Device-independent randomness expansion against quantum side information

The ability to produce random numbers that are unknown to any outside party is crucial for many applications. Device-independent randomness generation 1 – 4 does not require trusted devices and therefore provides strong guarantees of the security of the output, but it comes at the price of requiring the violation of a Bell inequality for implementation. A further challenge is to make the bounds in the security proofs tight enough to allow randomness expansion with contemporary technology. Although randomness has been generated in recent experiments 5 – 9 , the amount of randomness consumed in doing so has been too high to certify expansion based on existing theory.

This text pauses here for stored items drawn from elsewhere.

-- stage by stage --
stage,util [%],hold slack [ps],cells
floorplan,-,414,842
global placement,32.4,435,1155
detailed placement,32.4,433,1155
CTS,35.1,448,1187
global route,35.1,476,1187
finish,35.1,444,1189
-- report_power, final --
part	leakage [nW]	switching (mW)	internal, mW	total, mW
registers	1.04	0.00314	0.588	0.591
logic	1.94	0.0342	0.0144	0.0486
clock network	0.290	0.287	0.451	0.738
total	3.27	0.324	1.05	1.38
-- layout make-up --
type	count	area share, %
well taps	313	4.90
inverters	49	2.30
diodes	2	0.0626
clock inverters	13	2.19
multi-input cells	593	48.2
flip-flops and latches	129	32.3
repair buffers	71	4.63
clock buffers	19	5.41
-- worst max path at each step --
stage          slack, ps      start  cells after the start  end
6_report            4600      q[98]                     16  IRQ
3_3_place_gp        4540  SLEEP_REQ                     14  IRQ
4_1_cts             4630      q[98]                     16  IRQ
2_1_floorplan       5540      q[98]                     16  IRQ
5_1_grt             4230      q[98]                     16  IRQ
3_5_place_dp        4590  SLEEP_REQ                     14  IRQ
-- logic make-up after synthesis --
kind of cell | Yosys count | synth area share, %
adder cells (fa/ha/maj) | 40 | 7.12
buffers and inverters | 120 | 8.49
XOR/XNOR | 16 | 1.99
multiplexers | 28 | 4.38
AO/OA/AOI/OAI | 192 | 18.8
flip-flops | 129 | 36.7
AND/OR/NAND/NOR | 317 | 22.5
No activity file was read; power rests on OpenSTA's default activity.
$ cat src/fpr_defs.svh
`ifndef FPR_DEFS_SVH
`define FPR_DEFS_SVH

// Board clock and reset timing
`define FPR_CLK_HZ 10000000
`define FPR_MS_PER_S 1000
`define FPR_SYSRST_MS 200
`define FPR_CNT_W 24

// Debounce filter
`define FPR_DEB_W 16
`define FPR_DEB_RST 16'h2710

// Debug serial port power-up format
`define FPR_BAUD 9600
`define FPR_BAUD_OVS 16
`define FPR_BAUD_DIV (`FPR_CLK_HZ / (`FPR_BAUD_OVS * `FPR_BAUD))
`define FPR_UF_LEN8 2'h3
`define FPR_UF_STOP1 1'h0
`define FPR_UF_NOPAR 1'h0

// Register byte offsets
`define FPR_ADDR_W 8
`define FPR_OFF_CTRL 8'h00
`define FPR_OFF_LOCMON 8'h04
`define FPR_OFF_STATUS 8'h08
`define FPR_OFF_INT_STAT 8'h0c
`define FPR_OFF_INT_MASK 8'h10
`define FPR_OFF_DEBOUNCE 8'h14
`define FPR_OFF_PORT_FMT 8'h18

// Field widths and event bit positions
`define FPR_LM_W 4
`define FPR_EV_W 3
`define FPR_EV_ABORT 0
`define FPR_EV_WDT 1
`define FPR_EV_LM 2

// AXI responses
`define FPR_RESP_OKAY 2'h0
`define FPR_RESP_SLVERR 2'h2

`endif

$ cat src/fpr_pkg.sv
`include "fpr_defs.svh"

package fpr_pkg;

  // Reset sequencer states
  typedef enum logic [1:0] {
    RS_IDLE = 2'b00,
    RS_PULSE = 2'b01,
    RS_HOLD = 2'b10
  } fpr_rs_t;

  // Pins from the board, all asynchronous to clock
  typedef struct packed {
    logic abort_n;
    logic reset_n;
    logic bp_sysreset_n;
    logic sys_ctrl;
    logic board_fail_n;
    logic bus_busy_n;
    logic [1:0] pci_gnt_n;
    logic [1:0] span_gnt_n;
  } fpr_pins_t;

  // Front panel and carrier lamps, high lights the lamp
  typedef struct packed {
    logic board_fail_lamp;
    logic cpu_lamp;
    logic upper_mezzanine_lamp;
    logic lower_mezzanine_lamp;
    logic span_upper_lamp;
    logic span_lower_lamp;
  } fpr_lamps_t;

  // Control register layout
  typedef struct packed {
    logic loc_hold;
    logic sw_sysrst;
    logic [2:0] abort_lvl;
    logic abort_en;
  } fpr_ctrl_t;

  // Debug serial port format
  typedef struct packed {
    logic parity_en;
    logic two_stop;
    logic [1:0] len;
    logic [15:0] div;
  } fpr_ufmt_t;

  // Whole state of the controller
  typedef struct packed {
    fpr_pins_t sync1;
    fpr_pins_t sync2;
    fpr_rs_t rs_state;
    logic [`FPR_CNT_W-1:0] rs_cnt;
    logic por;
    fpr_ctrl_t ctrl;
    logic [`FPR_LM_W-1:0] locmon;
    logic [`FPR_EV_W-1:0] int_stat;
    logic [`FPR_EV_W-1:0] int_mask;
    logic [`FPR_DEB_W-1:0] deb_lim;
    fpr_ufmt_t ufmt;
    logic aw_got;
    logic w_got;
    logic [`FPR_ADDR_W-1:0] awaddr;
    logic [31:0] wdata;
    logic [3:0] wstrb;
    logic bvalid;
    logic [1:0] bresp;
    logic rvalid;
    logic [31:0] rdata;
    logic [1:0] rresp;
    fpr_lamps_t lamps;
    logic drive_sr;
    logic loc_rst;
    logic abt_irq;
    logic irq;
  } fpr_state_t;

endpackage

$ cat src/fpr_ctrl.sv
// The implementer's own choices: the AXI4-Lite slave port and the register addresses.
`timescale 1ns/1ns
// Overview of operation
// - Four location-monitor bits, reachable from local bus and backplane port
// - Enabled abort press raises an interrupt at a software-chosen level
// - Abort interrupt leaves on an active-low ISA line
// - Debounced abort button level is readable in the status register
// - Abort source fires on the press edge, bounce filtered to one event
// - Reset button resets on-board devices and asserts processor hard reset
// - Reset button drives backplane system reset only as system controller
// - System controller drives backplane reset on button, power-up, watchdog, software
// - Each driven backplane system reset lasts at least 200 ms
// - Local reset from button, power-up, watchdog, backplane reset or software
// - Local reset works whether or not this board is system controller
// - Local hold bit keeps the board in reset while set
// - Board-fail lamp lights while the failure signal is low, three clocks after the pin
// - Processor lamp lights while processor bus busy is asserted
// - Upper mezzanine lamp follows slot 2 grant, lower follows slot 1
// - Carrier lamps both lit during reset, else follow slot mastership
// - Debug port is asynchronous and powers up as 8N1 at 9600 baud
module fpr_ctrl
  import fpr_pkg::*;
#(
  parameter int CLK_HZ = `FPR_CLK_HZ,
  parameter int SYSRST_CYC =
    (`FPR_SYSRST_MS * CLK_HZ + `FPR_MS_PER_S - 1) / `FPR_MS_PER_S
) (
  // Clock, enable and reset
  input logic clock,
  input logic ce,
  input logic sys_rst,
  // AXI4-Lite write channels
  input logic [`FPR_ADDR_W-1:0] s_axi_awaddr,
  input logic s_axi_awvalid,
  output logic s_axi_awready,
  input logic [31:0] s_axi_wdata,
  input logic [3:0] s_axi_wstrb,
  input logic s_axi_wvalid,
  output logic s_axi_wready,
  output logic [1:0] s_axi_bresp,
  output logic s_axi_bvalid,
  input logic s_axi_bready,
  // AXI4-Lite read channels
  input logic [`FPR_ADDR_W-1:0] s_axi_araddr,
  input logic s_axi_arvalid,
  output logic s_axi_arready,
  output logic [31:0] s_axi_rdata,
  output logic [1:0] s_axi_rresp,
  output logic s_axi_rvalid,
  input logic s_axi_rready,
  // Board pins and on-board events
  input fpr_pins_t pins,
  input logic watchdog_timeout,
  // Backplane location monitor port
  input logic bp_lm_wr,
  input logic [`FPR_LM_W-1:0] bp_lm_wdata,
  output logic [`FPR_LM_W-1:0] bp_lm_q,
  // Reset outputs
  output logic bp_sysreset_o,
  output logic bp_sysreset_oe,
  output logic local_reset,
  output logic processor_hard_reset_n,
  // Interrupts
  output logic abort_isa_interrupt_n,
  output logic [2:0] abort_irq_level,
  output logic irq,
  // Lamps and serial port format
  output fpr_lamps_t lamps,
  output fpr_ufmt_t port_format_command
);

  localparam logic [`FPR_CNT_W-1:0] LAST_C = `FPR_CNT_W'(SYSRST_CYC - 1);

  // Reset value of the whole state
  localparam fpr_state_t ST_RST = '{
    sync1: '1,
    sync2: '1,
    rs_state: RS_IDLE,
    rs_cnt: '0,
    por: 1'b1,
    ctrl: '0,
    locmon: '0,
    int_stat: '0,
    int_mask: '0,
    deb_lim: `FPR_DEB_RST,
    ufmt: '{parity_en: `FPR_UF_NOPAR, two_stop: `FPR_UF_STOP1,
            len: `FPR_UF_LEN8, div: 16'(`FPR_BAUD_DIV)},
    aw_got: 1'b0,
    w_got: 1'b0,
    awaddr: '0,
    wdata: '0,
    wstrb: '0,
    bvalid: 1'b0,
    bresp: `FPR_RESP_OKAY,
    rvalid: 1'b0,
    rdata: '0,
    rresp: `FPR_RESP_OKAY,
    lamps: '{span_upper_lamp: 1'b1, span_lower_lamp: 1'b1, default: 1'b0},
    drive_sr: 1'b0,
    loc_rst: 1'b1,
    abt_irq: 1'b0,
    irq: 1'b0
  };

  fpr_state_t st_q;
  fpr_state_t st_d;
  logic deb_level;
  logic deb_press;

  if (SYSRST_CYC < 1 || SYSRST_CYC >= (2 ** `FPR_CNT_W)) begin : g_chk
    $error("fpr_ctrl: SYSRST_CYC does not fit the reset counter");
  end

  // Byte-lane merge of a write into a register image
  function automatic logic [31:0] fpr_merge(input logic [31:0] old,
                                            input logic [31:0] val,
                                            input logic [3:0] strb);
    logic [31:0] res;
    res = old;
    for (int i = 0; i < 4; i++) begin
      if (strb[i]) begin
        res[8*i +: 8] = val[8*i +: 8];
      end
    end
    return res;
  endfunction

  // True for an address that maps to a register
  function automatic logic fpr_mapped(input logic [`FPR_ADDR_W-1:0] a);
    case (a)
      `FPR_OFF_CTRL, `FPR_OFF_LOCMON, `FPR_OFF_STATUS,
      `FPR_OFF_INT_STAT, `FPR_OFF_INT_MASK, `FPR_OFF_DEBOUNCE,
      `FPR_OFF_PORT_FMT: fpr_mapped = 1'b1;
      default: fpr_mapped = 1'b0;
    endcase
  endfunction

  // Abort button filter, pressed means pin low
  fpr_debounce #(
    .CW(`FPR_DEB_W)
  ) u_abort_deb (
    .clock(clock),
    .ce(ce),
    .sys_rst(sys_rst),
    .din(!st_q.sync2.abort_n),
    .limit(st_q.deb_lim),
    .level(deb_level),
    .press(deb_press)
  );

  // Next state of synchronisers, sequencer, registers and bus
  always_comb begin
    fpr_pins_t s;
    logic src;
    logic bp_rst;
    logic [`FPR_EV_W-1:0] set_ev;
    logic [`FPR_EV_W-1:0] clr_ev;
    logic [31:0] img;
    logic [`FPR_ADDR_W-1:0] ra;
    s = st_q.sync2;
    src = 1'b0;
    bp_rst = 1'b0;
    set_ev = '0;
    clr_ev = '0;
    img = '0;
    ra = s_axi_araddr;
    st_d = st_q;

    // Two-stage pin synchronisers
    st_d.sync1 = pins;
    st_d.sync2 = st_q.sync1;

    // Reset sources
    bp_rst = !s.bp_sysreset_n;
    src = !s.reset_n | st_q.por | watchdog_timeout | st_q.ctrl.sw_sysrst;

    // Minimum-width reset sequencer
    case (st_q.rs_state)
      RS_IDLE: begin
        if (src) begin
          st_d.rs_state = RS_PULSE;
          st_d.rs_cnt = '0;
          st_d.por = 1'b0;
        end
      end
      RS_PULSE: begin
        if (st_q.rs_cnt == LAST_C) begin
          st_d.rs_state = src ? RS_HOLD : RS_IDLE;
        end else begin
          st_d.rs_cnt = st_q.rs_cnt + 1'b1;
        end
      end
      RS_HOLD: begin
        if (!src) begin
          st_d.rs_state = RS_IDLE;
        end
      end
      default: begin
        st_d.rs_state = RS_IDLE;
      end
    endcase

    // Backplane drive only as system controller
    st_d.drive_sr = (st_d.rs_state != RS_IDLE) && s.sys_ctrl;
    // Local reset regardless of controller role
    st_d.loc_rst = (st_d.rs_state != RS_IDLE) | bp_rst;

    // AXI write address and data, taken in either order
    if (s_axi_awvalid && s_axi_awready) begin
      st_d.aw_got = 1'b1;
      st_d.awaddr = s_axi_awaddr;
    end
    if (s_axi_wvalid && s_axi_wready) begin
      st_d.w_got = 1'b1;
      st_d.wdata = s_axi_wdata;
      st_d.wstrb = s_axi_wstrb;
    end
    if (st_q.bvalid && s_axi_bready) begin
      st_d.bvalid = 1'b0;
    end

    // Register write once both halves are held
    if (st_q.aw_got && st_q.w_got) begin
      st_d.aw_got = 1'b0;
      st_d.w_got = 1'b0;
      st_d.bvalid = 1'b1;
      st_d.bresp = fpr_mapped(st_q.awaddr) ? `FPR_RESP_OKAY
                                           : `FPR_RESP_SLVERR;
      case (st_q.awaddr)
        `FPR_OFF_CTRL: begin
          img = fpr_merge(32'(st_q.ctrl), st_q.wdata, st_q.wstrb);
          st_d.ctrl = img[5:0];
        end
        `FPR_OFF_LOCMON: begin
          img = fpr_merge(32'(st_q.locmon), st_q.wdata, st_q.wstrb);
          st_d.locmon = img[`FPR_LM_W-1:0];
        end
        `FPR_OFF_INT_STAT: begin
          img = fpr_merge(32'h00000000, st_q.wdata, st_q.wstrb);
          clr_ev = img[`FPR_EV_W-1:0];
        end
        `FPR_OFF_INT_MASK: begin
          img = fpr_merge(32'(st_q.int_mask), st_q.wdata, st_q.wstrb);
          st_d.int_mask = img[`FPR_EV_W-1:0];
        end
        `FPR_OFF_DEBOUNCE: begin
          img = fpr_merge(32'(st_q.deb_lim), st_q.wdata, st_q.wstrb);
          st_d.deb_lim = img[`FPR_DEB_W-1:0];
        end
        `FPR_OFF_PORT_FMT: begin
          img = fpr_merge(32'(st_q.ufmt), st_q.wdata, st_q.wstrb);
          st_d.ufmt = img[19:0];
        end
        default: begin
          img = '0;
        end
      endcase
    end

    // Backplane write to the monitor bits wins over a local one
    if (bp_lm_wr) begin
      st_d.locmon = bp_lm_wdata;
    end

    // Sticky events, a new event beats a clear in the same cycle
    set_ev[`FPR_EV_ABORT] = deb_press;
    set_ev[`FPR_EV_WDT] = watchdog_timeout;
    set_ev[`FPR_EV_LM] = bp_lm_wr;
    st_d.int_stat = (st_q.int_stat & ~clr_ev) | set_ev;

    // AXI read, data captured at the address handshake
    if (st_q.rvalid && s_axi_rready) begin
      st_d.rvalid = 1'b0;
    end
    if (s_axi_arvalid && s_axi_arready) begin
      st_d.rvalid = 1'b1;
      st_d.rresp = fpr_mapped(ra) ? `FPR_RESP_OKAY : `FPR_RESP_SLVERR;
      case (ra)
        `FPR_OFF_CTRL: st_d.rdata = 32'(st_q.ctrl);
        `FPR_OFF_LOCMON: st_d.rdata = 32'(st_q.locmon);
        `FPR_OFF_STATUS: begin
          st_d.rdata = 32'({st_q.drive_sr, st_q.loc_rst,
                            s.sys_ctrl, deb_level});
        end
        `FPR_OFF_INT_STAT: st_d.rdata = 32'(st_q.int_stat);
        `FPR_OFF_INT_MASK: st_d.rdata = 32'(st_q.int_mask);
        `FPR_OFF_DEBOUNCE: st_d.rdata = 32'(st_q.deb_lim);
        `FPR_OFF_PORT_FMT: st_d.rdata = 32'(st_q.ufmt);
        default: st_d.rdata = 32'h00000000;
      endcase
    end

    // Local hold from software
    st_d.loc_rst = st_d.loc_rst | st_d.ctrl.loc_hold;

    // Interrupt outputs
    st_d.abt_irq = st_d.ctrl.abort_en & st_d.int_stat[`FPR_EV_ABORT];
    st_d.irq = |(st_d.int_stat & st_d.int_mask);

    // Lamps
    st_d.lamps.board_fail_lamp = !s.board_fail_n;
    st_d.lamps.cpu_lamp = !s.bus_busy_n;
    st_d.lamps.upper_mezzanine_lamp = !s.pci_gnt_n[1];
    st_d.lamps.lower_mezzanine_lamp = !s.pci_gnt_n[0];
    st_d.lamps.span_upper_lamp = st_d.loc_rst | !s.span_gnt_n[1];
    st_d.lamps.span_lower_lamp = st_d.loc_rst | !s.span_gnt_n[0];
  end

  // State register, frozen while ce is low
  always_ff @(posedge clock) begin
    if (sys_rst) begin
      st_q <= ST_RST;
    end else if (ce) begin
      st_q <= st_d;
    end
  end

  // Bus handshakes
  assign s_axi_awready = !st_q.aw_got && !st_q.bvalid;
  assign s_axi_wready = !st_q.w_got && !st_q.bvalid;
  assign s_axi_bvalid = st_q.bvalid;
  assign s_axi_bresp = st_q.bresp;
  assign s_axi_arready = !st_q.rvalid;
  assign s_axi_rvalid = st_q.rvalid;
  assign s_axi_rdata = st_q.rdata;
  assign s_axi_rresp = st_q.rresp;

  // Block outputs
  assign bp_lm_q = st_q.locmon;
  assign bp_sysreset_o = 1'b0;
  assign bp_sysreset_oe = st_q.drive_sr;
  assign local_reset = st_q.loc_rst;
  assign processor_hard_reset_n = !st_q.loc_rst;
  assign abort_isa_interrupt_n = !st_q.abt_irq;
  assign abort_irq_level = st_q.ctrl.abort_lvl;
  assign irq = st_q.irq;
  assign lamps = st_q.lamps;
  assign port_format_command = st_q.ufmt;
endmodule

Here we present an experiment that demonstrates device-independent randomness expansion 1 – 3 , 10 – 15 . By developing a Bell test setup with a single-photon detection efficiency of around 84% and by using a spot-checking protocol, we achieve a net gain of 2.57 × 10 8 certified bits with a soundness error of 3.09 × 10 −12 . The experiment ran for 19.2 h, which corresponds to an average rate of randomness generation of 13,527 bits per second. By developing the entropy accumulation theorem 4 , 16 , 17 , we establish security against quantum adversaries. We anticipate that this work will lead to further improvements that push device-independence towards commercial viability. Device-independent randomness expansion is demonstrated in an experiment that is secure against quantum adversaries as established by the entropy accumulation theorem.